Un piccolo politico abile a restare in piedi

Sa bene che le probabilità di riottenere la quasi maggioranza assoluta che aveva in questa legislatura sono minime

Un piccolo politico abile a restare in piedi

In questi giorni nei media ci si interroga sul significato dell'ultima mossa di Alexis Tsipras. Noi «dietrologi» in servizio permanente ci lambicchiamo il cervello per scoprire la misteriosa strategia del capo di governo di un Paese piccolo piccolo che da troppo tempo ormai tiene l'Europa con il fiato sospeso: come può sperare di vincere dopo tutto quello che ha combinato e dopo essere stato abbandonato dall'ala sinistra del suo stesso partito? E soprattutto, dove conta di arrivare?

L'impressione di chi scrive è che Tsipras sia un politico sopravvalutato: il fatto che si trovi a gestire una situazione delicatissima a continuo contatto con i veri padroni d'Europa non fa di lui un gigante.

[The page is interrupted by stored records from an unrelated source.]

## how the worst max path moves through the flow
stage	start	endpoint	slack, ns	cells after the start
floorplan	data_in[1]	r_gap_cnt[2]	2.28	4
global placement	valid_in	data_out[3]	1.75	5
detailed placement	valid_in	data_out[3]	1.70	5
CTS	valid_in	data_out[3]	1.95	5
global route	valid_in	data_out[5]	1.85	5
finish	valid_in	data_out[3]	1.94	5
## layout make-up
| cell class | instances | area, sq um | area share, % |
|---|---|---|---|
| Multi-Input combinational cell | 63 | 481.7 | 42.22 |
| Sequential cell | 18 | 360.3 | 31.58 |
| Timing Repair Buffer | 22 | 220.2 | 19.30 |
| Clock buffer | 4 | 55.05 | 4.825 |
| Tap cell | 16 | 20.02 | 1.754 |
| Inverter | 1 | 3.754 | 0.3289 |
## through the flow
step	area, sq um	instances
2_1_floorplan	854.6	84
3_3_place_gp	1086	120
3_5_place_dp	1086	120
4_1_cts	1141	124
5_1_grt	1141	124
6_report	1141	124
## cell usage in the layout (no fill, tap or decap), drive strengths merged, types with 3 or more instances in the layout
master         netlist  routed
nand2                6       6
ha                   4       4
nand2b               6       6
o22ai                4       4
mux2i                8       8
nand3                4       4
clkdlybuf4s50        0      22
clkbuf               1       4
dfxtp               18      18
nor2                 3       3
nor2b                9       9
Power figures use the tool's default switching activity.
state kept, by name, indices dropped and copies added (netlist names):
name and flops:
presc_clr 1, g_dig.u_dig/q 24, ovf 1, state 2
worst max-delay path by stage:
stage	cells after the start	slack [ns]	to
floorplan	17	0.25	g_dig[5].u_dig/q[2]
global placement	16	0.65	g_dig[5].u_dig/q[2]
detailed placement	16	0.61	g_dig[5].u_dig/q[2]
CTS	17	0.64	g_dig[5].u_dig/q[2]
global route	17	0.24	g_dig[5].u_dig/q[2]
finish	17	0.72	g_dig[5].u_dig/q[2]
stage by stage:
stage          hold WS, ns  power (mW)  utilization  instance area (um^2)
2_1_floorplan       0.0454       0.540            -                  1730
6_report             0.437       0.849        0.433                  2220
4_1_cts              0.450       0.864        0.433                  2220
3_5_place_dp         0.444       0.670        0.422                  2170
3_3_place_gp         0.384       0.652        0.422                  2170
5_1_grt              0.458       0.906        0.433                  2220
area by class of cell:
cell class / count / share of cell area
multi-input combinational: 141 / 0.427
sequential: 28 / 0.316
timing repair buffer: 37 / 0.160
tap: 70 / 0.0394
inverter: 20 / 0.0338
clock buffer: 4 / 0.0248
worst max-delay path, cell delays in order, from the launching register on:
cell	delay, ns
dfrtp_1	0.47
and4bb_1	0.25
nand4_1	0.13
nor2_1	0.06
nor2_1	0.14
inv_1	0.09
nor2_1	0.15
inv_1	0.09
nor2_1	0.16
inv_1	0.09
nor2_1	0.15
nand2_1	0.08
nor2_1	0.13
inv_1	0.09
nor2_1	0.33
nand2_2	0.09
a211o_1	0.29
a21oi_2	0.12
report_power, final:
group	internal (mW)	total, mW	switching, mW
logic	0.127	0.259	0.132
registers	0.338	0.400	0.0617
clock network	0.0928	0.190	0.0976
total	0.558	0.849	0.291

Egli rimane quello che è, un tipico demagogo di estrema sinistra che le circostanze hanno costretto a evolversi di malavoglia in direzione di un relativo realismo. Un politico mediocre e di scarsa visione, abituato al piccolo cabotaggio ma dotato di ottima retorica avvocatesca che usa per trucchetti verbali ai limiti del ricatto.

Detto ciò, Tsipras è tutt'altro che stupido. Semmai è furbo, come molti suoi connazionali che si erano abituati a vivere al di sopra delle loro possibilità ritengono di essere. Sa bene che i greci lo scelgono come male minore. Anche se li ha in parte delusi riuscendo a contraddirsi completamente davanti ai potenti di Bruxelles e di Berlino, molti di loro continuano a preferirlo ai corrotti capibastone dei decenni precedenti (che peraltro si erano scelti nella perfetta consapevolezza di ciò che facevano), anche nella speranza che attui ricette meno severe di quelle imposte dai conservatori. Ma non è tutto: in questa fase di grande confusione Tsipras rappresenta anche un ancoraggio psicologico, un leader che ondeggia allo stesso ritmo della sua opinione pubblica ma che non dimentica mai di vellicarne l'orgoglio nazionale.

Tsipras gioca contemporaneamente due partite, una europea e una interna. La prima ha visto, come si notava prima, il premier barricadiero e tonitruante del referendum anti-creditori scendere a compromessi obbligati per non trovarsi con il sedere per terra. Per continuare a giocarla (e sostanzialmente a perderla facendo finta di vincerla) ha deciso di giocarsi questa scommessa elettorale.

Ma qui viene il punto più importante e il richiamo alla sua abilità principale, che è quella di rimanere a galla. Il rètore Tsipras recita magistralmente la parte del politico responsabile che chiede ai greci di dargli «un mandato forte per un governo stabile». Ma in realtà sa bene che le probabilità di riottenere la quasi maggioranza assoluta che aveva in questa legislatura sono minime: perderà voti a sinistra (verso il nuovo partito degli ultrà rossi fondato ieri da 25 suoi ex parlamentari) e al centro, dove probabilmente si rafforzerà «To Potami» del giornalista Theodorakis. Dovrà accontentarsi di una maggioranza relativa, se l'avrà. E poi gli toccherà scegliere. Se è furbo per davvero, vestirà i panni del responsabile salvatore della patria e si alleerà coi centristi per condividere con loro l'onere dell'impopolarità dei nuovi inchini verso Angela Merkel e dei tempi ancor più duri che verranno.

Se invece non resisterà al richiamo della foresta, si legherà mani e piedi ai paleocomunisti per una nuova stagione di populismo irresponsabile. Il vanesio professor Varoufakis (che ha evitato di seguire i transfughi) potrebbe fungere da trait d'union di questa operazione nostalgia.